Will the crisis “tear us apart”? Evidence from the EU
Marwan Izzeldin and
International Review of Financial Analysis, 2016, vol. 46, issue C, pages 346-360
We examine the synchronisation of the European Union (EU) financial markets before and during the 2007 global financial crisis. We use an Asymmetric Dynamic Conditional Correlation (ADCC)-GARCH framework to control for the time-varying correlations and a Markov-Switching model to identify regime changes. Our sample considers 27 EU nations for the period 2000–2011. For each nation we formulate several characteristics of the crisis such as, synchronicity, duration and intensity measures. We find that the more recent EU members had a lagged entry to the crisis regime, were less adversely affected, show higher correlation between their stock markets and have their credit scores being revised more frequently relative to established EU members.
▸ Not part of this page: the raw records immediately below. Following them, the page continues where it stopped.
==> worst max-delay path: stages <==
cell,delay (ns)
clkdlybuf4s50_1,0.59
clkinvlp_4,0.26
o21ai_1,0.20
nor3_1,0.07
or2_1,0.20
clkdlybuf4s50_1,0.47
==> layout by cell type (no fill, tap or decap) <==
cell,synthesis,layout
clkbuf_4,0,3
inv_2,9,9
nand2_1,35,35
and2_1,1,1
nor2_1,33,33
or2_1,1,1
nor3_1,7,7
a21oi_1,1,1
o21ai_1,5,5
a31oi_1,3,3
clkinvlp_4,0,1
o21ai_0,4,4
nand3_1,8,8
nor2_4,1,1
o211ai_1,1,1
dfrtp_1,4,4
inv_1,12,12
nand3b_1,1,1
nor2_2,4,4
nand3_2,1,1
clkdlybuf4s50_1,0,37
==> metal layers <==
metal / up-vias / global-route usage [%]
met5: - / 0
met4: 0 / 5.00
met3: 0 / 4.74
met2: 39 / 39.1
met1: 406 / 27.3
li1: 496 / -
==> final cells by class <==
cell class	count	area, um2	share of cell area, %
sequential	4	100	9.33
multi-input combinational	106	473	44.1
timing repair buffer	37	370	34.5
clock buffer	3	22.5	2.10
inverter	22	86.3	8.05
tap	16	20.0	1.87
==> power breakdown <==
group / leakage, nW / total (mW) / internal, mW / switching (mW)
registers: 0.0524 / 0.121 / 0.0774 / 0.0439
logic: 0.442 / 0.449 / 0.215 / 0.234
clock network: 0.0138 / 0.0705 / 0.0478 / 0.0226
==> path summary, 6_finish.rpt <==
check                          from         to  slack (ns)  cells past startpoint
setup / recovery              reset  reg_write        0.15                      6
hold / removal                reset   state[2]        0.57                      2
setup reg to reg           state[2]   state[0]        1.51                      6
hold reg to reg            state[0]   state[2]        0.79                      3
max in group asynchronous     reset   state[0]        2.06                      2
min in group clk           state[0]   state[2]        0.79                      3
File: src/flat_wrapper.sv
// flat-port wrapper written by rule: the top's interface ports become plain ports
module store_trace_monitor_flat import store_trace_pkg::*;
#(
  parameter int          DEPTH       = DEF_DEPTH,
  parameter logic [31:0] RESULT_ADDR = DEF_RESULT_ADDR,
  parameter logic [31:0] PASS_VALUE  = DEF_PASS_VALUE,
  parameter logic [31:0] TIMEOUT     = DEF_TIMEOUT
)
  (sysclk, reset, count, overflow, success, fail, halt_req, bus_mem_write, bus_data_adr, bus_write_data, bus_rd_ready, bus_rd_valid, bus_rd_data);
  store_trace_monitor_if bus_i ();
  input  logic sysclk;
  input  logic reset;
  output logic [$clog2(DEPTH):0] count;
  output logic overflow;
  output logic success;
  output logic fail;
  output logic halt_req;
  input wire logic [$bits(bus_i.mem_write)-1:0] bus_mem_write;
  input wire logic [$bits(bus_i.data_adr)-1:0] bus_data_adr;
  input wire logic [$bits(bus_i.write_data)-1:0] bus_write_data;
  input wire logic [$bits(bus_i.rd_ready)-1:0] bus_rd_ready;
  output wire logic [$bits(bus_i.rd_valid)-1:0] bus_rd_valid;
  output wire logic [$bits(bus_i.rd_data)-1:0] bus_rd_data;
  assign bus_i.mem_write = bus_mem_write;
  assign bus_i.data_adr = bus_data_adr;
  assign bus_i.write_data = bus_write_data;
  assign bus_i.rd_ready = bus_rd_ready;
  assign bus_rd_valid = bus_i.rd_valid;
  assign bus_rd_data = bus_i.rd_data;
  store_trace_monitor #(.DEPTH(DEPTH), .RESULT_ADDR(RESULT_ADDR), .PASS_VALUE(PASS_VALUE), .TIMEOUT(TIMEOUT)) u_core (.sysclk(sysclk), .reset(reset), .bus(bus_i), .count(count), .overflow(overflow), .success(success), .fail(fail), .halt_req(halt_req));
endmodule
<file path="src/rtl/jt12_eg_gen.sv">
// jt12_eg_gen: FM envelope generator (ADSR) with attenuation output.
// eg_pure is attenuation: 0 is loudest and 3FFh is silent.
// All state advances only on clk_en ticks.
// Optional SSG-EG behaviour is compiled in when JT12_EG_SSG_EN is defined.
// Without the macro, the ssg_* inputs are ignored and ssg_inv stays 0.
module jt12_eg_gen #(
   parameter int SLW = 4
) (
   input  logic           rst,
   input  logic           clk,
   input  logic           clk_en,
   input  logic           keyon,
   input  logic [4:0]     ar,
   input  logic [4:0]     d1r,
   input  logic [4:0]     d2r,
   input  logic [3:0]     rr,
   input  logic [SLW-1:0] sl,
   input  logic           ssg_en,
   input  logic           ssg_alt,
   input  logic           ssg_hold,
   output logic [9:0]     eg_pure,
   output logic           ssg_inv,
   output logic [2:0]     eg_state
);

   typedef enum logic [2:0] {
      ST_IDLE    = 3'd0,
      ST_ATTACK  = 3'd1,
      ST_DECAY   = 3'd2,
      ST_SUSTAIN = 3'd3,
      ST_RELEASE = 3'd4
   } eg_state_t;

   eg_state_t   state;
   logic [11:0] eg_cnt;
   logic        keyon_last;
   logic        key_rise;
   logic        key_fall;
   logic [5:0]  r6;
   logic [3:0]  rsel;
   logic [3:0]  shift;
   logic [3:0]  inc;
   logic [10:0] cnt_mask;
   logic        step_en;
   logic [9:0]  sl_thr;
   logic [5:0]  inc_eff;
   logic [10:0] add_sum;
   logic [9:0]  add_next;
   logic [10:0] att_sub;
   logic [9:0]  att_next;
   logic        ssg_boost;
   logic        ssg_freeze;
   logic        ssg_restart;
   logic        ssg_inv_load;

   // The state register doubles as the debug/status output.
   assign eg_state = state;

   // Key edges are judged against the level captured on the previous tick.
   assign key_rise = keyon & ~keyon_last;
   assign key_fall = ~keyon & keyon_last;

   // Select the 6-bit effective rate for the current phase. IDLE never moves.
   always_comb begin
      r6 = 6'd0;
      case (state)
         ST_ATTACK:  r6 = {ar, 1'b0};
         ST_DECAY:   r6 = {d1r, 1'b0};
         ST_SUSTAIN: r6 = {d2r, 1'b0};
         ST_RELEASE: r6 = {rr, 2'b10};
         default:    r6 = 6'd0;
      endcase
   end

   assign rsel = r6[5:2];

   // Low rates step only when the low bits of the tick counter are zero.
   // High rates step every tick and take a larger increment instead.
   always_comb begin
      shift = (rsel < 4'd11) ? (4'd11 - rsel) : 4'd0;
      case (rsel)
         4'd12:        inc = 4'd2;
         4'd13:        inc = 4'd4;
         4'd14, 4'd15: inc = 4'd8;
         default:      inc = 4'd1;
      endcase
   end

   assign cnt_mask = ~(11'h7FF << shift);
   assign step_en  = (r6 != 6'd0) && ((eg_cnt & {1'b0, cnt_mask}) == 12'd0);

   // The decay-to-sustain threshold is sl<<5. The all-ones level is
   // special-cased to 3E0h so that the top sustain level reaches near silence.
   always_comb begin
      sl_thr = 10'(sl) << 5;
      if (&sl) begin
         sl_thr = 10'h3E0;
      end
   end

   // Attack moves exponentially toward 0, so the step is scaled by the level.
   always_comb begin
      att_sub  = ({5'd0, eg_pure[9:4]} + 11'd1) * {7'd0, inc};
      att_next = (att_sub >= {1'b0, eg_pure}) ? 10'd0 : (eg_pure - att_sub[9:0]);
   end

   // Decay, sustain and release move linearly toward 3FFh and saturate there.
   always_comb begin
      inc_eff  = ssg_boost ? {inc, 2'b00} : {2'b00, inc};
      add_sum  = {1'b0, eg_pure} + {5'd0, inc_eff};
      add_next = add_sum[10] ? 10'h3FF : add_sum[9:0];
   end

`ifdef JT12_EG_SSG_EN
   // SSG-EG uses a quadrupled decay rate. Once the level crosses 200h, it
   // either loops back into attack or freezes at the current level.
   always_comb begin
      ssg_boost    = 1'b0;
      ssg_freeze   = 1'b0;
      ssg_restart  = 1'b0;
      ssg_inv_load = ssg_inv;
      if (ssg_en && (state == ST_DECAY || state == ST_SUSTAIN)) begin
         ssg_boost = 1'b1;
         if (eg_pure >= 10'h200) begin
            if (ssg_hold) begin
               ssg_freeze   = 1'b1;
               ssg_inv_load = ssg_alt;
            end else begin
               ssg_restart  = 1'b1;
               ssg_inv_load = ssg_inv ^ ssg_alt;
            end
         end
      end
   end
`else
   logic unused_ssg;
   assign unused_ssg   = ssg_en ^ ssg_alt ^ ssg_hold;
   assign ssg_boost    = 1'b0;
   assign ssg_freeze   = 1'b0;
   assign ssg_restart  = 1'b0;
   assign ssg_inv_load = 1'b0;
`endif

   // Envelope FSM. A key edge only changes state on its tick. Any other
   // tick applies one rate step. Phase exits are judged on the stepped value.
   always_ff @(posedge clk or posedge rst) begin
      if (rst) begin
         state      <= ST_IDLE;
         eg_pure    <= 10'h3FF;
         eg_cnt     <= 12'd0;
         keyon_last <= 1'b0;
         ssg_inv    <= 1'b0;
      end else if (clk_en) begin
         eg_cnt     <= eg_cnt + 12'd1;
         keyon_last <= keyon;
         if (key_rise) begin
            ssg_inv <= 1'b0;
            if (ar == 5'd31) begin
               eg_pure <= 10'd0;
               state   <= ST_DECAY;
            end else begin
               state   <= ST_ATTACK;
            end
         end else if (key_fall) begin
            ssg_inv <= 1'b0;
            state   <= ST_RELEASE;
         end else if (step_en) begin
            case (state)
               ST_ATTACK: begin
                  eg_pure <= att_next;
                  if (att_next == 10'd0) begin
                     state <= ST_DECAY;
                  end
               end
               ST_DECAY, ST_SUSTAIN: begin
                  if (ssg_freeze || ssg_restart) begin
                     ssg_inv <= ssg_inv_load;
                  end
                  if (ssg_restart) begin
                     state <= ST_ATTACK;
                  end else if (!ssg_freeze) begin
                     eg_pure <= add_next;
                     if (state == ST_DECAY && add_next >= sl_thr) begin
                        state <= ST_SUSTAIN;
                     end
                  end
               end
               ST_RELEASE: begin
                  eg_pure <= add_next;
                  if (add_next == 10'h3FF) begin
                     state <= ST_IDLE;
                  end
               end
               default: begin
                  state <= ST_IDLE;
               end
            endcase
         end
      end
   end

endmodule

</file>
`config.mk`:
```
export PLATFORM = sky130hd
export DESIGN_NAME = dec_fsm_3_flat
export DESIGN_NICKNAME = d
export VERILOG_FILES = /design/src/rtl/dec_fsm_3_if.sv /design/src/rtl/dec_fsm_3.sv /design/src/flat_wrapper.sv
export SDC_FILE = /design/constraint.sdc
export NUM_CORES = 1
export LEC_CHECK = 0
export ABC_AREA = 1
export CAP_MARGIN = 20
export CORE_MARGIN = 3
export CORE_UTILIZATION = 42
export CTS_BUF_LIST = sky130_fd_sc_hd__clkbuf_4
export CTS_CLUSTER_SIZE = 30
export DETAILED_ROUTE_END_ITERATION = 8
export GPL_TIMING_DRIVEN = 1
export MAX_ROUTING_LAYER = met4
export PLACE_DENSITY = 0.77
export SYNTH_ARGS = -nofsm -noshare
export SYNTH_HDL_FRONTEND = slang
export SYNTH_SLANG_ARGS = --single-unit
```
`constraint.sdc`:
```
create_clock -name clk -period 1.3 [get_ports clk]
set_input_delay 0.39 -clock clk [delete_from_list [all_inputs] [get_ports clk]]
set_output_delay 0.39 -clock clk [all_outputs]
set_load 0.01 [all_outputs]
```
<file path="src/rtl/data_mem_arbiter.sv">
// data_mem_arbiter
//   Shares one single-port Data_Memory between the MEM stages of two cores.
//   A lone requester is granted in the same cycle. When both cores request
//   in one cycle, one core is granted and the other is stalled. The stalled
//   core keeps its inputs stable and is served in the following cycle.
//   Round-robin between the cores is the default. Two same-address cases
//   override it:
//     - one write and one read: the write goes first, so the read that
//       follows sees the new data;
//     - two writes: core 2 commits first, so the value left in memory is
//       core 1's.
//   Read data has zero latency. It is also captured into a per-core holding
//   register, and rdata_o shows that register in every other cycle.
//
// Configuration macro:
//   ARB_FIXED_PRIORITY_EN - core 1 always wins contention (overrides still
//                           apply) and the last-grant state is frozen.
//
// Ports:
//   clk_i, rst_i                 clock, synchronous active-high reset
//   cN_read_i / cN_write_i       core N MemRead / MemWrite (both = write)
//   cN_addr_i / cN_wdata_i       core N address / store data
//   cN_rdata_o                   core N load data
//   cN_stall_o                   core N must hold its MEM stage
//   mem_read_o / mem_write_o     strobes to Data_Memory
//   mem_addr_o / mem_wdata_o     address / store data to Data_Memory
//   mem_rdata_i                  combinational read data from Data_Memory
//   conflict_cnt_o               saturating count of contended cycles
module data_mem_arbiter #(
  parameter int DATA_W      = 32,
  parameter int ADDR_MASK_W = 5
) (
  input  logic              clk_i,
  input  logic              rst_i,
  input  logic              c1_read_i,
  input  logic              c1_write_i,
  input  logic [DATA_W-1:0] c1_addr_i,
  input  logic [DATA_W-1:0] c1_wdata_i,
  output logic [DATA_W-1:0] c1_rdata_o,
  output logic              c1_stall_o,
  input  logic              c2_read_i,
  input  logic              c2_write_i,
  input  logic [DATA_W-1:0] c2_addr_i,
  input  logic [DATA_W-1:0] c2_wdata_i,
  output logic [DATA_W-1:0] c2_rdata_o,
  output logic              c2_stall_o,
  output logic              mem_read_o,
  output logic              mem_write_o,
  output logic [DATA_W-1:0] mem_addr_o,
  output logic [DATA_W-1:0] mem_wdata_o,
  input  logic [DATA_W-1:0] mem_rdata_i,
  output logic [15:0]       conflict_cnt_o
);

  // LAST1: core 1 won the last contention, so core 2 is favoured next.
  typedef enum logic {LAST1, LAST2} state_e;

  state_e            state_q;
  logic [DATA_W-1:0] c1_rdata_q, c2_rdata_q;
  logic [15:0]       cnt_q;

  logic req1, req2, wr1, wr2, same_addr, contend, win1;
  logic gnt1, gnt2, gnt1_rd, gnt2_rd;

  always_comb begin
    req1      = c1_read_i | c1_write_i;
    req2      = c2_read_i | c2_write_i;
    wr1       = c1_write_i;
    wr2       = c2_write_i;
    same_addr = (c1_addr_i[ADDR_MASK_W+1:2] == c2_addr_i[ADDR_MASK_W+1:2]);
    contend   = ~rst_i & req1 & req2;

    // The same-address rules take precedence over the rotation. Two writes
    // let core 2 go first, so core 1's value is the one that remains.
    if (same_addr && wr1 && wr2) begin
      win1 = 1'b0;
    end else if (same_addr && (wr1 != wr2)) begin
      win1 = wr1;
    end else begin
`ifdef ARB_FIXED_PRIORITY_EN
      win1 = 1'b1;
`else
      win1 = (state_q == LAST2);
`endif
    end

    // Reset blocks every grant, so requests made during reset are dropped
    // and nothing is committed in the reset cycle.
    gnt1    = ~rst_i & req1 & (~req2 | win1);
    gnt2    = ~rst_i & req2 & (~req1 | ~win1);
    gnt1_rd = gnt1 & ~wr1;
    gnt2_rd = gnt2 & ~wr2;

    c1_stall_o = ~rst_i & req1 & ~gnt1;
    c2_stall_o = ~rst_i & req2 & ~gnt2;

    mem_read_o  = gnt1_rd | gnt2_rd;
    mem_write_o = (gnt1 & wr1) | (gnt2 & wr2);
    mem_addr_o  = gnt2 ? c2_addr_i  : c1_addr_i;
    mem_wdata_o = gnt2 ? c2_wdata_i : c1_wdata_i;

    c1_rdata_o = gnt1_rd ? mem_rdata_i : c1_rdata_q;
    c2_rdata_o = gnt2_rd ? mem_rdata_i : c2_rdata_q;

    conflict_cnt_o = cnt_q;
  end

  always_ff @(posedge clk_i) begin
    if (rst_i) begin
      state_q    <= LAST2;
      c1_rdata_q <= '0;
      c2_rdata_q <= '0;
      cnt_q      <= '0;
    end else begin
      if (gnt1_rd) c1_rdata_q <= mem_rdata_i;
      if (gnt2_rd) c2_rdata_q <= mem_rdata_i;
      if (contend) begin
`ifndef ARB_FIXED_PRIORITY_EN
        state_q <= win1 ? LAST1 : LAST2;
`endif
        if (cnt_q != '1) cnt_q <= cnt_q + 16'd1;
      end
    end
  end

endmodule

</file>
<file path="config.mk">
export PLATFORM = sky130hd
export DESIGN_NAME = ij_debouncer
export DESIGN_NICKNAME = d
export VERILOG_FILES = /design/src/rtl/ij_debouncer.sv
export SDC_FILE = /design/constraint.sdc
export NUM_CORES = 1
export LEC_CHECK = 0
export ABC_CLOCK_PERIOD_IN_PS = 2100
export CORE_MARGIN = 2
export CORE_UTILIZATION = 50
export CTS_CLUSTER_DIAMETER = 100
export CTS_CLUSTER_SIZE = 25
export DETAILED_ROUTE_END_ITERATION = 12
export PLACE_DENSITY = 0.74
export SYNTH_ARGS = -nofsm -noshare
export SYNTH_HDL_FRONTEND = slang
export SYNTH_SLANG_ARGS = --single-unit
</file>
<file path="constraint.sdc">
create_clock -name clk -period 2.1 [get_ports clk]
set_input_delay 0.42 -clock clk [delete_from_list [all_inputs] [get_ports clk]]
set_output_delay 0.42 -clock clk [all_outputs]
set_load 0.02 [all_outputs]
</file>
<file path="src/rtl/ij_debouncer.sv">
// Two-channel switch debouncer: each raw input is synchronized, then must hold a
// new level for STABLE_CYCLES consecutive cycles before the registered output follows.

module ij_debouncer_chan #(
  parameter int unsigned STABLE_CYCLES = 16
) (
  input  logic clk,
  input  logic rst,
  input  logic raw,
  output logic out,
  output logic rise,
  output logic fall
);

  localparam int unsigned    CW   = $clog2(STABLE_CYCLES);
  localparam logic [CW-1:0]  TERM = CW'(STABLE_CYCLES - 1);

  typedef enum logic {STABLE, CONFIRM} state_t;

  state_t        state, state_nx;
  logic [CW-1:0] cnt, cnt_nx;
  logic          s1, s2;
  logic          out_nx, rise_nx, fall_nx;

  always_ff @(posedge clk) begin
    if (rst) begin
      s1    <= 1'b0;
      s2    <= 1'b0;
      state <= STABLE;
      cnt   <= '0;
      out   <= 1'b0;
      rise  <= 1'b0;
      fall  <= 1'b0;
    end else begin
      s1    <= raw;
      s2    <= s1;
      state <= state_nx;
      cnt   <= cnt_nx;
      out   <= out_nx;
      rise  <= rise_nx;
      fall  <= fall_nx;
    end
  end

  // Entering CONFIRM already counts the first mismatching cycle, so the flip
  // happens on the STABLE_CYCLES-th consecutive mismatch.
  always_comb begin
    state_nx = state;
    cnt_nx   = '0;
    out_nx   = out;
    rise_nx  = 1'b0;
    fall_nx  = 1'b0;
    case (state)
      STABLE: begin
        if (s2 != out) begin
          state_nx = CONFIRM;
          cnt_nx   = CW'(1);
        end
      end
      CONFIRM: begin
        if (s2 == out) begin
          state_nx = STABLE;
        end else if (cnt == TERM) begin
          state_nx = STABLE;
          out_nx   = s2;
          rise_nx  = s2;
          fall_nx  = ~s2;
        end else begin
          cnt_nx = cnt + CW'(1);
        end
      end
      default: state_nx = STABLE;
    endcase
  end

endmodule

module ij_debouncer #(
  parameter int unsigned STABLE_CYCLES = 16
) (
  input  logic clk,
  input  logic rst,
  input  logic i_raw,
  input  logic j_raw,
  output logic i,
  output logic j,
  output logic i_rise,
  output logic i_fall,
  output logic j_rise,
  output logic j_fall
);

  ij_debouncer_chan #(.STABLE_CYCLES(STABLE_CYCLES)) u_chan_i (
    .clk  (clk),
    .rst  (rst),
    .raw  (i_raw),
    .out  (i),
    .rise (i_rise),
    .fall (i_fall)
  );

  ij_debouncer_chan #(.STABLE_CYCLES(STABLE_CYCLES)) u_chan_j (
    .clk  (clk),
    .rst  (rst),
    .raw  (j_raw),
    .out  (j),
    .rise (j_rise),
    .fall (j_fall)
  );

endmodule
</file>
==> metrics.cfg <==
[timing]
final_hold_viol_count = 0
max_clock_freq_mhz = 561
slew_headroom_pct = 80.1
tightest_slew_ps = 298
setup_viol = 0
fin_worst_skew_ps = 8.71
post-route-period-util_pct = 84.9
rsz0062_at_grt = no
tns_ps = 0
period_needed_ps = 1780
slew_viol_final = 0

[detailed_routing]
vias = 493
dr_wl_met2_um = 469
drc = 0
wl_per_cell_um = 10.4
drt-pass1-iter-count = 6
met1_length_um = 495
ant_nets = 0
routed_wl_um = 1020
avgViaCountPerCell = 5.03
routed.top_layer = met3
wl_met3_um = 52
drt_iter0_markers = 11

[grt]
grt_pass1_wl_um = 1900
gr-total-overflow = 0
grt_use_total_pct = 13.8
grt_antenna_before_repair = 0
grt_start_max_net_pins = 13
grt_pass1_vias = 444

[setup_path]
timing.reg2reg.worst_path_depth = 4
max_stage_delay_ps = 640
worst-path-max-fanout = 4
r2r-start = u_chan_j.cnt[0]
cp_slowest_cell = clkdlybuf4s50_1
path_cells = clkdlybuf4s50_1
cp_num_buf_inv = 1
cp_top_family = buffers and inverters
critPathCaptureType = output port
crit_required_ps = 1680
criticalPathCategory = reg -> out
cp.arrival_ps = 1360
worst_setup_path_start_kind = flip-flop
r2r-end = u_chan_j.out
rrSetupSlack_ps = 880

[final_layout]
diodes = 0
multi_input_area_sq_um = 314
nets = 90
register_area_sq_um = 400
postLayoutCoreUtil_pct = 66.2
largestRegisters = u_chan_i.cnt x4, u_chan_j.cnt x4
area_growth_pct = 20.3
fillers = 115
drive_above_1_share_pct = 9.64

[logic_synthesis]
syn_inst = 72
yosysUniqueCellTypes = 25
ys_warn_count = 0
ys_ff_latch = 20
ys_seq_area_share_pct = 54.5
syn_area_per_cell_sq_um = 10.2
synth_area_leaders = dfxtp_1, a21oi_1, ha_1
synth_top_area_share_pct = 54.5
syn_nets = 78
netlist_area_sq_um = 734
synth_top_area_cell = dfxtp_1

[die]
dieHeight_um = 42.3
num_rows = 13
start_util_pct = 55.1
die_x_um = 42.3
ioPinCount = 10
design.core.area_sq_um = 1330
dieArea_sq_um = 1790

[clocking]
clk_path_buf_depth = 2
numCtsBuffers = 3
post-cts-setup-buffers = 0
cts-resized-gates = 0
cts_max_level = 1
clk_latency_ps = 300
cts_root_buf = clkbuf_4
cts_hold_buf = 0
cts_tree = yes
cts.sinks = 20
clk_pin_slew_worst_paths_ps = 110

[min_path]
min_from = u_chan_j.s1
hp-class = reg -> reg
holdPathStages = 1
min_to = u_chan_j.s2

[job]
timing.max_cap.violations = 0

[placement]
finalWeightedCongestion = 0.668
port_buffers = 9

[power_and_ir_drop]
powerDensity_nw_per_um2 = 805
p_leak_nw = 0.331
peakVddDrop_uv = 559

[status]
outcome = finished clean

## metrics by stage
stage | std cells | setup slack, ps | hold slack [ps] | total power, mW | area (sq um)
6_report | 98 | 317 | 460 | 0.711 | 883
2_1_floorplan | 72 | 976 | 414 | 0.408 | 734
5_1_grt | 98 | 256 | 480 | 0.740 | 883
3_3_place_gp | 94 | 537 | 420 | 0.414 | 831
3_5_place_dp | 94 | 509 | 428 | 0.415 | 831
4_1_cts | 98 | 312 | 464 | 0.719 | 883
## logic make-up after synthesis
kind of cell | share of synthesized area, %
mux | 1.36
buf+inv | 2.73
fa+ha+maj | 3.41
compound gates | 5.11
flops | 54.5
xor+xnor | 6.99
simple gates | 25.9
## cell type report
cell class | count | area share, %
Timing Repair Buffer | 9 | 10.2
Clock inverter | 1 | 3.40
Sequential cell | 20 | 45.3
Tap cell | 15 | 2.12
Multi-Input combinational cell | 48 | 35.6
Clock buffer | 3 | 2.55
Inverter | 2 | 0.850
## Yosys cell counts, drive strengths merged
library cell	count
a21oi	5
and3	2
buf	2
dfxtp	20
ha	2
inv	2
mux2i	1
nand2	5
nand2b	3
nand3	5
nand4	2
nand4b	1
nor2	6
nor2b	4
nor3	3
nor3b	1
nor4b	1
o21a	1
o21ai	1
xnor2	2
xor2	3
## cells in the final DEF, fill, tap and decap left out, types with 2 or more instances in the layout
master,instances
nor2b_1,4
and3_1,2
nand2b_1,3
nand3_1,4
clkbuf_4,3
a21oi_1,5
nand2_1,5
nand4_1,2
clkdlybuf4s50_1,9
nor2_1,6
ha_1,2
xor2_1,2
dfxtp_1,20
inv_1,2
nor3_1,2
xnor2_1,2
## worst max-delay path by stage
stage,from,end,slack (ps),depth (start not counted)
after floorplan,u_chan_i.cnt[0],u_chan_i.cnt[0],980,5
after global placement,rst,u_chan_i.cnt[1],540,4
after detailed placement,rst,u_chan_i.cnt[1],510,4
after CTS,u_chan_i.out,i,310,1
after global routing,u_chan_i.out,i,260,1
final,u_chan_i.out,i,320,1
## per-layer routing
metal	global-route usage (%)	vias up
met5	0	-
met4	5.63	0
met3	3.02	0
met2	20.3	10
met1	19.4	221
li1	-	262
## power by group
part           internal, mW  switching, mW  leakage [nW]
sequential            0.385        0.00443         0.162
clock                 0.193          0.112        0.0279
combinational       0.00967        0.00704         0.141
## worst register-to-register path: stages, from the launching register on
cell and delay, ps:
dfxtp_1 390, ha_1 250, nand4_1 220, mux2i_1 200, nor2_1 50
(Power assumes the default switching activity.)
**config.mk**
```make
export PLATFORM = sky130hd
export DESIGN_NAME = gl_fragment_writer_flat
export DESIGN_NICKNAME = d
export VERILOG_FILES = /design/src/rtl/gl_fragment_writer_if.sv /design/src/rtl/gl_fragment_writer.sv /design/src/flat_wrapper.sv
export SDC_FILE = /design/constraint.sdc
export NUM_CORES = 1
export LEC_CHECK = 0
export BUFFER_PORTS_ARGS = -buffer_cell sky130_fd_sc_hd__buf_2
export CORE_MARGIN = 2
export CORE_UTILIZATION = 30
export CTS_BUF_LIST = sky130_fd_sc_hd__clkbuf_2 sky130_fd_sc_hd__clkbuf_4 sky130_fd_sc_hd__clkbuf_8
export CTS_CLUSTER_DIAMETER = 200
export DETAILED_ROUTE_END_ITERATION = 8
export GPL_ROUTABILITY_DRIVEN = 0
export PLACE_DENSITY = 0.45
export SYNTH_ARGS = -nofsm -noshare
export SYNTH_HDL_FRONTEND = slang
export SYNTH_SLANG_ARGS = --single-unit
```
**constraint.sdc**
```tcl
create_clock -name clk -period 5.85 [get_ports clk]
set_input_delay 1.4625 -clock clk [delete_from_list [all_inputs] [get_ports clk]]
set_output_delay 1.4625 -clock clk [all_outputs]
set_load 0.05 [all_outputs]
```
We also find that higher levels of sovereign debt and lower levels of industrialisation positively impact crisis duration and intensity. Our results refute the notion of uniform integration of EU financial markets as evident from the highly non-synchronised observed crisis experience among the EU members. As such, one-size fits all policies are likely to be ineffective.
Keywords: Contagion; Global financial crisis; Synchronisation; Intensity; Duration; ADCC-GARCH; European Union (search for similar items in EconPapers)
JEL-codes: F36 G15 (search for similar items in EconPapers)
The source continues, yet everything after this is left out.